李平水突然激动起来,说,“说老实话,我真的很羡慕你们,我对她从来也没有过这样的感情,她对我也没有。我不知道,这样的时候我结婚合不合适。部队那么乱,我的家在绍兴农村。局势再这样发展下去,迟早我们这些下面的干部会被殃及的。我对她一点也不了解,我甚至不知道冲我们省军区时,也有她一份,这不是太滑稽了吗?”
李平水茫然地看着抗得茶,他愿意把这样的话说给这位初相识的人听,他信任他,相信他是一个有判断力的朋友。杭得茶也认真地听着,他不能告诉对方他所知道的事实真相,还有一些关于新娘的更可怕的事实真相,是连他杭得茶也不知道的。
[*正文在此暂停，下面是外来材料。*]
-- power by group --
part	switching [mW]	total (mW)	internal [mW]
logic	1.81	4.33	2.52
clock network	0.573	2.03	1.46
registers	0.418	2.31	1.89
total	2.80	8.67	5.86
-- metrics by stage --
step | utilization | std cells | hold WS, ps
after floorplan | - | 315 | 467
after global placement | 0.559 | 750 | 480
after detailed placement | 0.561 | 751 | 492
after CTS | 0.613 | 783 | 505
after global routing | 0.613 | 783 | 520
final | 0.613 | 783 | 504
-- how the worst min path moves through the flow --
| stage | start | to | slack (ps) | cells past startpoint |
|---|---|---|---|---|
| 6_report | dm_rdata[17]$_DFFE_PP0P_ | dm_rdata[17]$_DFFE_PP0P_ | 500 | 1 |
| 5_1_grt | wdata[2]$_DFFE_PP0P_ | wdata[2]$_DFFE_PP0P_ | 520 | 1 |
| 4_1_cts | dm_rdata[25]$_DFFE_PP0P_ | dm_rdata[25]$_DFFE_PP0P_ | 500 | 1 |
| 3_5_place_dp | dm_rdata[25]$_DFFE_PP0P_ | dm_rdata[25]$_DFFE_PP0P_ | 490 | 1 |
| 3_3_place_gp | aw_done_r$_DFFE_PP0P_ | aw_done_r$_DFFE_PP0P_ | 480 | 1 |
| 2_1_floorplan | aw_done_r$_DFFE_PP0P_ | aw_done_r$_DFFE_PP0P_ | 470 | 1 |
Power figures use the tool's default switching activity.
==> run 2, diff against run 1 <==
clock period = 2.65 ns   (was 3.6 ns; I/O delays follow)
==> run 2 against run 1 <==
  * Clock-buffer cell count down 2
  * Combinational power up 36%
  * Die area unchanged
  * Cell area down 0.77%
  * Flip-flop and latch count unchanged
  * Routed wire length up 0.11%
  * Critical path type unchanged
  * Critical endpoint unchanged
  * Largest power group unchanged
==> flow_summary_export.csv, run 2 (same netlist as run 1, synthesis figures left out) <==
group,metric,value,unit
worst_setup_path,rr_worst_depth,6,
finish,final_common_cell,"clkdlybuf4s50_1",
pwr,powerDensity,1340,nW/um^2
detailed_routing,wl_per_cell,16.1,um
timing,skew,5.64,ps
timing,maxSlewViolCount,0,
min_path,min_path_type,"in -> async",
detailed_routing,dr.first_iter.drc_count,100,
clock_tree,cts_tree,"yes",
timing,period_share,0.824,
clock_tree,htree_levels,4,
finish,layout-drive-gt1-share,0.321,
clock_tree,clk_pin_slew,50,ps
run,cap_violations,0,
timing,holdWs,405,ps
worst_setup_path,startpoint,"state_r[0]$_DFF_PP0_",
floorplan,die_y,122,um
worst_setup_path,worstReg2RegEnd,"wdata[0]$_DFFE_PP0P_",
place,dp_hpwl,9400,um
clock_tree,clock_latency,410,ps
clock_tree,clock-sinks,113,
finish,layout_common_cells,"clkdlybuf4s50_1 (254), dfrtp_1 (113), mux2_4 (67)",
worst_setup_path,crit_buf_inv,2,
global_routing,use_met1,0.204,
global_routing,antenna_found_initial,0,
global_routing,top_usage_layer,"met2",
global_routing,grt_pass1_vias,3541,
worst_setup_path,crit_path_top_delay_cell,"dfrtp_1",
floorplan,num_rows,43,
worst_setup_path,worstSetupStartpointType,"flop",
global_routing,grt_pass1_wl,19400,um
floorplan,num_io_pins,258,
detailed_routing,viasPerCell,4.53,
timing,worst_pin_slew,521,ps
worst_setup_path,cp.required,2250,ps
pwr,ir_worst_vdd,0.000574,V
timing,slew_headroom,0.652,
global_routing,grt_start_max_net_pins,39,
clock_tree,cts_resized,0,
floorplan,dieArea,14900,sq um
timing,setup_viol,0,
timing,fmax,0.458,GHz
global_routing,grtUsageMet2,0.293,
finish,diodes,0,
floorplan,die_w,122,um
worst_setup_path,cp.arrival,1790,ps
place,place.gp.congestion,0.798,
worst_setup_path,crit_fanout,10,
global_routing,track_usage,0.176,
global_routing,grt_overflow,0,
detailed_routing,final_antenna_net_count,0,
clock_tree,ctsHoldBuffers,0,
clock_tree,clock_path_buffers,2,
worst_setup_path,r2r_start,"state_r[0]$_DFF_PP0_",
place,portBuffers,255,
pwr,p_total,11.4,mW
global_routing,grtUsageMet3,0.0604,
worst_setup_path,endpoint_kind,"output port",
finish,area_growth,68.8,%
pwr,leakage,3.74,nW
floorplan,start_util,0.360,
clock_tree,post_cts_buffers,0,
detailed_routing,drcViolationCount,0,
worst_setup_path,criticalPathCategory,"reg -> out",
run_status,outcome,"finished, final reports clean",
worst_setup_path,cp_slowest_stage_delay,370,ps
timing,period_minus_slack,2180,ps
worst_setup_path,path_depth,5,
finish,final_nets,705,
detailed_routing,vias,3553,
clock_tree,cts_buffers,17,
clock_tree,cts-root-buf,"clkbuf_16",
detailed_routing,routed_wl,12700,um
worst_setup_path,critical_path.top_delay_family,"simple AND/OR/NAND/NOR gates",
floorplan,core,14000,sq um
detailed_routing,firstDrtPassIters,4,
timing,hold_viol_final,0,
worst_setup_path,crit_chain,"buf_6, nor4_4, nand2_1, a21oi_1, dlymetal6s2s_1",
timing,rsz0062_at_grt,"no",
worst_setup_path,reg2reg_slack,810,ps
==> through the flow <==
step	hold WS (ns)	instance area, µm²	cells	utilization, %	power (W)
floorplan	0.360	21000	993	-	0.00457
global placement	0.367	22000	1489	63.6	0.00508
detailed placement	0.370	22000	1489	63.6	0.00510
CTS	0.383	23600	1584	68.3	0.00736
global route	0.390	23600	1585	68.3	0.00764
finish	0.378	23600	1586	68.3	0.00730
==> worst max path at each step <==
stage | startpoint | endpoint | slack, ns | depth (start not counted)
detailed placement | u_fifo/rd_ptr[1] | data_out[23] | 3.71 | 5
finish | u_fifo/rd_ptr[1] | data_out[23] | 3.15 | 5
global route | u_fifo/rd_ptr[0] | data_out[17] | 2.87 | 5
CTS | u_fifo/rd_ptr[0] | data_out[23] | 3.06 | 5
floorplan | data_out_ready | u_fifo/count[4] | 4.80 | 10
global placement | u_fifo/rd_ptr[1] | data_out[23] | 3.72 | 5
==> src/rtl/cu_param.sv <==
// ============================================================================
// cu_param -- parametrised multi-cycle control unit for the accumulator CPU
//
// Decodes the 4-bit opcode held in the instruction register and sequences
// the datapath strobes (PC, IR, A register, ALU, output latch, memory).
// Memory-dependent steps (instruction fetch and operand read) can be
// stretched by MEM_WAIT wait cycles. INPUT uses an Enter press/release
// handshake so that one press of the operator switch loads A exactly once.
//
// Parameters
//   MEM_WAIT   : wait cycles before each memory-dependent step (0..15)
//   WAIT_W     : wait counter width, 2**WAIT_W must exceed MEM_WAIT
//   ENTER_SYNC : 1 = Enter goes through a 2-flop synchroniser, 0 = used raw
//
// Build option
//   CU_ILLEGAL_TRAP_EN : when defined, opcode 15 enters TRAP (Err=1, Halt=1,
//                        terminal until reset). When undefined, opcode 15
//                        behaves as NOP and Err is constant 0.
//
// Ports
//   clk          in   rising-edge clock
//   reset        in   asynchronous, active-low reset
//   Enter        in   operator input-ready switch
//   Aeq0, Apos   in   accumulator flags (A == 0, A > 0)
//   IR[3:0]      in   opcode field of the instruction register
//   IRload, PCload, JMPmux, Meminst, MemWr, Aload, Oload
//                out  datapath strobes
//   Asel[1:0]    out  A input select: 00 ALU, 01 input port, 10 memory
//   ALUop[2:0]   out  000 pass-B, 001 add, 010 sub, 011 and, 100 or, 101 not-A
//   Halt         out  processor halted
//   Err          out  illegal-opcode trap
//   DisplayState out  current state code
// ============================================================================
module cu_param #(
    parameter int MEM_WAIT   = 0,
    parameter int WAIT_W     = 4,
    parameter int ENTER_SYNC = 1
) (
    input  logic       clk,
    input  logic       reset,
    input  logic       Enter,
    input  logic       Aeq0,
    input  logic       Apos,
    input  logic [3:0] IR,
    output logic       IRload,
    output logic       PCload,
    output logic       JMPmux,
    output logic       Meminst,
    output logic       MemWr,
    output logic       Aload,
    output logic       Oload,
    output logic [1:0] Asel,
    output logic [2:0] ALUop,
    output logic       Halt,
    output logic       Err,
    output logic [4:0] DisplayState
);

    // ------------------------------------------------------------------
    // Opcodes
    // ------------------------------------------------------------------
    localparam logic [3:0] OP_LOAD    = 4'd0;
    localparam logic [3:0] OP_STORE   = 4'd1;
    localparam logic [3:0] OP_ADD     = 4'd2;
    localparam logic [3:0] OP_SUB     = 4'd3;
    localparam logic [3:0] OP_INPUT   = 4'd4;
    localparam logic [3:0] OP_JZ      = 4'd5;
    localparam logic [3:0] OP_JPOS    = 4'd6;
    localparam logic [3:0] OP_HALT    = 4'd7;
    localparam logic [3:0] OP_AND     = 4'd8;
    localparam logic [3:0] OP_OR      = 4'd9;
    localparam logic [3:0] OP_NOTA    = 4'd10;
    localparam logic [3:0] OP_JMP     = 4'd11;
    localparam logic [3:0] OP_OUT     = 4'd12;
    localparam logic [3:0] OP_JNEG    = 4'd13;
    localparam logic [3:0] OP_NOP     = 4'd14;
    localparam logic [3:0] OP_ILLEGAL = 4'd15;

    // ------------------------------------------------------------------
    // State codes (visible on DisplayState)
    // ------------------------------------------------------------------
    localparam logic [4:0] S_START  = 5'd0;
    localparam logic [4:0] S_FWAIT  = 5'd1;
    localparam logic [4:0] S_FETCH  = 5'd2;
    localparam logic [4:0] S_DECODE = 5'd3;
    localparam logic [4:0] S_DWAIT  = 5'd4;
    localparam logic [4:0] S_LOAD   = 5'd5;
    localparam logic [4:0] S_STORE  = 5'd6;
    localparam logic [4:0] S_ADD    = 5'd7;
    localparam logic [4:0] S_SUB    = 5'd8;
    localparam logic [4:0] S_AND    = 5'd9;
    localparam logic [4:0] S_OR     = 5'd10;
    localparam logic [4:0] S_NOTA   = 5'd11;
    localparam logic [4:0] S_INPUT  = 5'd12;
    localparam logic [4:0] S_INREL  = 5'd13;
    localparam logic [4:0] S_JZ     = 5'd14;
    localparam logic [4:0] S_JPOS   = 5'd15;
    localparam logic [4:0] S_JNEG   = 5'd16;
    localparam logic [4:0] S_JMP    = 5'd17;
    localparam logic [4:0] S_OUT    = 5'd18;
    localparam logic [4:0] S_HALT   = 5'd19;
    localparam logic [4:0] S_TRAP   = 5'd20;

    // ------------------------------------------------------------------
    // Datapath encodings
    // ------------------------------------------------------------------
    localparam logic [1:0] ASEL_ALU = 2'b00;
    localparam logic [1:0] ASEL_IN  = 2'b01;
    localparam logic [1:0] ASEL_MEM = 2'b10;

    localparam logic [2:0] ALU_PASSB = 3'b000;
    localparam logic [2:0] ALU_ADD   = 3'b001;
    localparam logic [2:0] ALU_SUB   = 3'b010;
    localparam logic [2:0] ALU_AND   = 3'b011;
    localparam logic [2:0] ALU_OR    = 3'b100;
    localparam logic [2:0] ALU_NOTA  = 3'b101;

    // Wait states are only reachable when MEM_WAIT > 0; the terminal count
    // is clamped to 0 otherwise so the constant stays in range.
    localparam bit                HAS_WAIT  = (MEM_WAIT > 0);
    localparam logic [WAIT_W-1:0] WAIT_LAST = (MEM_WAIT > 0) ? WAIT_W'(MEM_WAIT - 1) : '0;

    localparam int SYNC_STAGES = 2;

    // ------------------------------------------------------------------
    // Enter conditioning
    // ------------------------------------------------------------------
    logic enter_sync;

    generate
        if (ENTER_SYNC != 0) begin : g_enter_sync
            logic [SYNC_STAGES-1:0] sync_reg;
            logic [SYNC_STAGES-1:0] sync_next;

            // Each stage samples the one before it; stage 0 samples the pin.
            for (genvar gi = 0; gi < SYNC_STAGES; gi++) begin : g_stage
                if (gi == 0) begin : g_first
                    assign sync_next[gi] = Enter;
                end else begin : g_chain
                    assign sync_next[gi] = sync_reg[gi-1];
                end
            end

            always_ff @(posedge clk or negedge reset) begin
                if (!reset) begin
                    sync_reg <= '0;
                end else begin
                    sync_reg <= sync_next;
                end
            end

            assign enter_sync = sync_reg[SYNC_STAGES-1];
        end else begin : g_enter_raw
            assign enter_sync = Enter;
        end
    endgenerate

    // ------------------------------------------------------------------
    // Opcode decode: execute state and whether a memory operand is read
    // ------------------------------------------------------------------
    logic [4:0] exec_state;
    logic       mem_op;

    always_comb begin
        exec_state = S_START;
        mem_op     = 1'b0;
        case (IR)
            OP_LOAD:    begin exec_state = S_LOAD;  mem_op = 1'b1; end
            OP_STORE:   exec_state = S_STORE;
            OP_ADD:     begin exec_state = S_ADD;   mem_op = 1'b1; end
            OP_SUB:     begin exec_state = S_SUB;   mem_op = 1'b1; end
            OP_INPUT:   exec_state = S_INPUT;
            OP_JZ:      exec_state = S_JZ;
            OP_JPOS:    exec_state = S_JPOS;
            OP_HALT:    exec_state = S_HALT;
            OP_AND:     begin exec_state = S_AND;   mem_op = 1'b1; end
            OP_OR:      begin exec_state = S_OR;    mem_op = 1'b1; end
            OP_NOTA:    exec_state = S_NOTA;
            OP_JMP:     exec_state = S_JMP;
            OP_OUT:     exec_state = S_OUT;
            OP_JNEG:    exec_state = S_JNEG;
            OP_NOP:     exec_state = S_START;
`ifdef CU_ILLEGAL_TRAP_EN
            OP_ILLEGAL: exec_state = S_TRAP;
`else
            OP_ILLEGAL: exec_state = S_START;
`endif
            default:    exec_state = S_START;
        endcase
    end

    // ------------------------------------------------------------------
    // State, wait counter and latched execute target
    // ------------------------------------------------------------------
    logic [4:0]        state_reg, state_next;
    logic [WAIT_W-1:0] wait_cnt_reg, wait_cnt_next;
    // Execute target captured in DECODE so DWAIT does not depend on IR
    // staying stable through the operand wait.
    logic [4:0]        exec_reg, exec_next;
    logic              wait_done;

    assign wait_done = (wait_cnt_reg == WAIT_LAST);

    always_comb begin
        state_next    = state_reg;
        wait_cnt_next = '0;          // counter is 0 on entry to any wait state
        exec_next     = exec_reg;
        case (state_reg)
            S_START: state_next = HAS_WAIT ? S_FWAIT : S_FETCH;
            S_FWAIT: begin
                if (wait_done) begin
                    state_next = S_FETCH;
                end else begin
                    wait_cnt_next = wait_cnt_reg + WAIT_W'(1);
                end
            end
            S_FETCH: state_next = S_DECODE;
            S_DECODE: begin
                exec_next = exec_state;
                if (mem_op && HAS_WAIT) begin
                    state_next = S_DWAIT;
                end else begin
                    state_next = exec_state;
                end
            end
            S_DWAIT: begin
                if (wait_done) begin
                    state_next = exec_reg;
                end else begin
                    wait_cnt_next = wait_cnt_reg + WAIT_W'(1);
                end
            end
            S_LOAD, S_STORE, S_ADD, S_SUB, S_AND, S_OR, S_NOTA,
            S_JZ, S_JPOS, S_JNEG, S_JMP, S_OUT:
                state_next = S_START;
            // Load A continuously until the (synchronised) press is seen,
            // then wait for release so one press yields one INPUT.
            S_INPUT: if (enter_sync)  state_next = S_INREL;
            S_INREL: if (!enter_sync) state_next = S_START;
            S_HALT:  state_next = S_HALT;
`ifdef CU_ILLEGAL_TRAP_EN
            S_TRAP:  state_next = S_TRAP;
`else
            S_TRAP:  state_next = S_START;
`endif
            default: state_next = S_START;
        endcase
    end

    always_ff @(posedge clk or negedge reset) begin
        if (!reset) begin
            state_reg    <= S_START;
            wait_cnt_reg <= '0;
            exec_reg     <= S_START;
        end else begin
            state_reg    <= state_next;
            wait_cnt_reg <= wait_cnt_next;
            exec_reg     <= exec_next;
        end
    end

    // ------------------------------------------------------------------
    // Moore outputs; conditional jumps gate PCload with the live flags
    // ------------------------------------------------------------------
    always_comb begin
        IRload  = 1'b0;
        PCload  = 1'b0;
        JMPmux  = 1'b0;
        Meminst = 1'b0;
        MemWr   = 1'b0;
        Aload   = 1'b0;
        Oload   = 1'b0;
        Asel    = ASEL_ALU;
        ALUop   = ALU_PASSB;
        Halt    = 1'b0;
        Err     = 1'b0;
        case (state_reg)
            S_FETCH: begin
                IRload = 1'b1;
                PCload = 1'b1;
            end
            S_DECODE, S_DWAIT: Meminst = 1'b1;
            S_LOAD: begin
                Meminst = 1'b1;
                Asel    = ASEL_MEM;
                Aload   = 1'b1;
                ALUop   = ALU_PASSB;
            end
            S_STORE: begin
                Meminst = 1'b1;
                MemWr   = 1'b1;
            end
            S_ADD: begin
                Meminst = 1'b1;
                Aload   = 1'b1;
                ALUop   = ALU_ADD;
            end
            S_SUB: begin
                Meminst = 1'b1;
                Aload   = 1'b1;
                ALUop   = ALU_SUB;
            end
            S_AND: begin
                Meminst = 1'b1;
                Aload   = 1'b1;
                ALUop   = ALU_AND;
            end
            S_OR: begin
                Meminst = 1'b1;
                Aload   = 1'b1;
                ALUop   = ALU_OR;
            end
            S_NOTA: begin
                Aload = 1'b1;
                ALUop = ALU_NOTA;
            end
            S_INPUT: begin
                Asel  = ASEL_IN;
                Aload = 1'b1;
            end
            S_JZ: begin
                JMPmux = 1'b1;
                PCload = Aeq0;
            end
            S_JPOS: begin
                JMPmux = 1'b1;
                PCload = Apos;
            end
            S_JNEG: begin
                JMPmux = 1'b1;
                PCload = !Aeq0 && !Apos;   // negative: neither zero nor positive
            end
            S_JMP: begin
                JMPmux = 1'b1;
                PCload = 1'b1;
            end
            S_OUT:  Oload = 1'b1;
            S_HALT: Halt  = 1'b1;
`ifdef CU_ILLEGAL_TRAP_EN
            S_TRAP: begin
                Halt = 1'b1;
                Err  = 1'b1;
            end
`endif
            default: ;
        endcase
    end

    assign DisplayState = state_reg;

endmodule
还要和最不愿意见面的人交手。想起这个人的名字杭得茶都会窒息,同时却在精心策划与他的战斗。一个杭得茶与另一个杭得茶像揉面一样在进行日复一日的磨合,自从白夜走后,他没有和吴坤讲过一句话。这并不等于说他们没有再见过面。恰恰相反,他们见面的机会越来越多。他们在江南大学里简直进行了一场小型的土地革命,他们各自划分了自己的势力范围,这又是吴坤始料未及的。吴派是资格最老的,在各路诸侯中理当称雄的。杭派却神龙见首不见尾,一旦亮相,异峰突起,大旗一杆,招兵买马,顿时就成吴派最大的对立面。他们甚至在地理位置上也做到了针锋相对。两幢大楼,各占一幢,中间那个大操场,以往是吴、杭二人每天来此挥羽毛球拍的地方,现在成了吴、杭二派的三八线地带。小规模的冲突不断发生,吴坤和杭得茶用电话进行指挥的时候,可以各自在办公室里看到对方手提话筒的身影。他们各自拥有各自的汽车,擦肩而过的时候,各自都盛气凌人。偶尔他们也会有面对面相对而过之时,每当这时候,双方都表情傲慢,但内心都痛苦。在杭得茶,那是他彻底背叛了自己以往的生活方式,他为他的新生活而痛苦。在吴坤,则是友谊破灭的痛苦。这是很难让人理解的。当他抽象地想到那个杭得茶时,他只是他对立面的一个重要对手,而一旦看到活生生的人,看到那双同样的眼睛里的完全不同了的目光,他会为失去的温情而痛苦。他并不希望得茶真正成为与他一样的人。有许多时候他讨厌自己,因此反而喜欢从前的那个杭得茶,那个在花木深房里给他讲解陆氏鼎的杭得茶。仅仅一年时间,他到哪里去了?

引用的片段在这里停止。